### Your task
Each line of the material below should be retyped precisely as it appears.

### Supplied material
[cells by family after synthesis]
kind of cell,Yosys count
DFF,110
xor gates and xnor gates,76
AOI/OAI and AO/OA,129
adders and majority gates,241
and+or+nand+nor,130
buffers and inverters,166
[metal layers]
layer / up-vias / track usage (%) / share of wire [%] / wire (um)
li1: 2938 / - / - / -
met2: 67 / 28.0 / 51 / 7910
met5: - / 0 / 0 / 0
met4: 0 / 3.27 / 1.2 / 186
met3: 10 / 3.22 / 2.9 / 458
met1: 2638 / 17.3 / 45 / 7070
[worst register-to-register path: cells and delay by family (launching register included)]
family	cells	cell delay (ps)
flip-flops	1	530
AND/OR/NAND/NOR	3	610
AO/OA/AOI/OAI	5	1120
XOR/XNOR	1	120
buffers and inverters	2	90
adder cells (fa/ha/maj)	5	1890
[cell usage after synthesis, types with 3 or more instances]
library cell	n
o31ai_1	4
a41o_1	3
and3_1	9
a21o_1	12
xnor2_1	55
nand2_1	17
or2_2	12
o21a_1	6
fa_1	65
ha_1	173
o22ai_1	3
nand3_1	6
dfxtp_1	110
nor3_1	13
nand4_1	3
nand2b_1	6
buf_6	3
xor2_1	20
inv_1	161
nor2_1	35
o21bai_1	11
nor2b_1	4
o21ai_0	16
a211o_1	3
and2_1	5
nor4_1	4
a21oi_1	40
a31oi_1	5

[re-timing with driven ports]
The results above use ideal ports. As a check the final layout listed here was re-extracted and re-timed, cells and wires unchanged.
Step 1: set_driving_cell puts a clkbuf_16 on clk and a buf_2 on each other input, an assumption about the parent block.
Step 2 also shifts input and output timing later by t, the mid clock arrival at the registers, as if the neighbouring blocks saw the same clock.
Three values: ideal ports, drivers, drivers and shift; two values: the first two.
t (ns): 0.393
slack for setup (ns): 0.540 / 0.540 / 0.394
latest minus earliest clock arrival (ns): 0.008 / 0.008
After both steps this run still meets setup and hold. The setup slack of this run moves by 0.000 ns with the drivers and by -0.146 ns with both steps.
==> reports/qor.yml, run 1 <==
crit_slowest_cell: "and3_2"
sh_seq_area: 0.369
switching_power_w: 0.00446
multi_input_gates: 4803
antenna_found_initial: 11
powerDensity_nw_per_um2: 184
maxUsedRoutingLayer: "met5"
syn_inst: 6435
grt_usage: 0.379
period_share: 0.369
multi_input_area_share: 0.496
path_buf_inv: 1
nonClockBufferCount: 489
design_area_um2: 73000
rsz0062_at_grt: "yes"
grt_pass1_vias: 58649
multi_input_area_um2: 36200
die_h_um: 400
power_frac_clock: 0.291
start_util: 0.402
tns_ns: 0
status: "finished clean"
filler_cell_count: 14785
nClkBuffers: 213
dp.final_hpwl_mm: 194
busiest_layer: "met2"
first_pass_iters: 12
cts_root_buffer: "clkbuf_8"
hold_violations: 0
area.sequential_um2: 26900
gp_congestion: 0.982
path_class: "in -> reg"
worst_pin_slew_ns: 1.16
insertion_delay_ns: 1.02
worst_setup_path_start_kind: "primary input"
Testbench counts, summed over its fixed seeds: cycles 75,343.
From an optimization exercise on the open Yosys and OpenROAD flow, aimed at small area and a short achievable clock period; shortcuts taken in it are not production practice. Function was checked by simulation only, so behaviour that the tests miss may differ from the original. Power figures rest on the tool's default switching activity, not on a simulated workload.

`flow/config.mk`:
```
export PLATFORM = sky130hd
export DESIGN_NAME = riscv
export DESIGN_NICKNAME = riscv
export VERILOG_FILES = /design/flow/design.v
export SDC_FILE = /design/flow/constraint.sdc
export NUM_CORES = 4
export LEC_CHECK = 0
export CAP_MARGIN = 20
export CORE_MARGIN = 2
export CORE_UTILIZATION = 40
export PLACE_DENSITY = 0.6
export SLEW_MARGIN = 20
```
`flow/constraint.sdc`:
```
create_clock -name core_clock -period 10.0 [get_ports {clk_i}]
set_input_delay 2.0000 -clock core_clock [delete_from_list [all_inputs] [get_ports {clk_i}]]
set_output_delay 2.0000 -clock core_clock [all_outputs]
set_load 0.01 [all_outputs]
```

### Written answer
[cells by family after synthesis]
kind of cell,Yosys count
DFF,110
xor gates and xnor gates,76
AOI/OAI and AO/OA,129
adders and majority gates,241
and+or+nand+nor,130
buffers and inverters,166
[metal layers]
layer / up-vias / track usage (%) / share of wire [%] / wire (um)
li1: 2938 / - / - / -
met2: 67 / 28.0 / 51 / 7910
met5: - / 0 / 0 / 0
met4: 0 / 3.27 / 1.2 / 186
met3: 10 / 3.22 / 2.9 / 458
met1: 2638 / 17.3 / 45 / 7070
[worst register-to-register path: cells and delay by family (launching register included)]
family	cells	cell delay (ps)
flip-flops	1	530
AND/OR/NAND/NOR	3	610
AO/OA/AOI/OAI	5	1120
XOR/XNOR	1	120
buffers and inverters	2	90
adder cells (fa/ha/maj)	5	1890
[cell usage after synthesis, types with 3 or more instances]
library cell	n
o31ai_1	4
a41o_1	3
and3_1	9
a21o_1	12
xnor2_1	55
nand2_1	17
or2_2	12
o21a_1	6
fa_1	65
ha_1	173
o22ai_1	3
nand3_1	6
dfxtp_1	110
nor3_1	13
nand4_1	3
nand2b_1	6
buf_6	3
xor2_1	20
inv_1	161
nor2_1	35
o21bai_1	11
nor2b_1	4
o21ai_0	16
a211o_1	3
and2_1	5
nor4_1	4
a21oi_1	40
a31oi_1	5

[re-timing with driven ports]
The results above use ideal ports. As a check the final layout listed here was re-extracted and re-timed, cells and wires unchanged.
Step 1: set_driving_cell puts a clkbuf_16 on clk and a buf_2 on each other input, an assumption about the parent block.
Step 2 also shifts input and output timing later by t, the mid clock arrival at the registers, as if the neighbouring blocks saw the same clock.
Three values: ideal ports, drivers, drivers and shift; two values: the first two.
t (ns): 0.393
slack for setup (ns): 0.540 / 0.540 / 0.394
latest minus earliest clock arrival (ns): 0.008 / 0.008
After both steps this run still meets setup and hold. The setup slack of this run moves by 0.000 ns with the drivers and by -0.146 ns with both steps.
==> reports/qor.yml, run 1 <==
crit_slowest_cell: "and3_2"
sh_seq_area: 0.369
switching_power_w: 0.00446
multi_input_gates: 4803
antenna_found_initial: 11
powerDensity_nw_per_um2: 184
maxUsedRoutingLayer: "met5"
syn_inst: 6435
grt_usage: 0.379
period_share: 0.369
multi_input_area_share: 0.496
path_buf_inv: 1
nonClockBufferCount: 489
design_area_um2: 73000
rsz0062_at_grt: "yes"
grt_pass1_vias: 58649
multi_input_area_um2: 36200
die_h_um: 400
power_frac_clock: 0.291
start_util: 0.402
tns_ns: 0
status: "finished clean"
filler_cell_count: 14785
nClkBuffers: 213
dp.final_hpwl_mm: 194
busiest_layer: "met2"
first_pass_iters: 12
cts_root_buffer: "clkbuf_8"
hold_violations: 0
area.sequential_um2: 26900
gp_congestion: 0.982
path_class: "in -> reg"
worst_pin_slew_ns: 1.16
insertion_delay_ns: 1.02
worst_setup_path_start_kind: "primary input"
Testbench counts, summed over its fixed seeds: cycles 75,343.
From an optimization exercise on the open Yosys and OpenROAD flow, aimed at small area and a short achievable clock period; shortcuts taken in it are not production practice. Function was checked by simulation only, so behaviour that the tests miss may differ from the original. Power figures rest on the tool's default switching activity, not on a simulated workload.

`flow/config.mk`:
```
export PLATFORM = sky130hd
export DESIGN_NAME = riscv
export DESIGN_NICKNAME = riscv
export VERILOG_FILES = /design/flow/design.v
export SDC_FILE = /design/flow/constraint.sdc
export NUM_CORES = 4
export LEC_CHECK = 0
export CAP_MARGIN = 20
export CORE_MARGIN = 2
export CORE_UTILIZATION = 40
export PLACE_DENSITY = 0.6
export SLEW_MARGIN = 20
```
`flow/constraint.sdc`:
```
create_clock -name core_clock -period 10.0 [get_ports {clk_i}]
set_input_delay 2.0000 -clock core_clock [delete_from_list [all_inputs] [get_ports {clk_i}]]
set_output_delay 2.0000 -clock core_clock [all_outputs]
set_load 0.01 [all_outputs]
```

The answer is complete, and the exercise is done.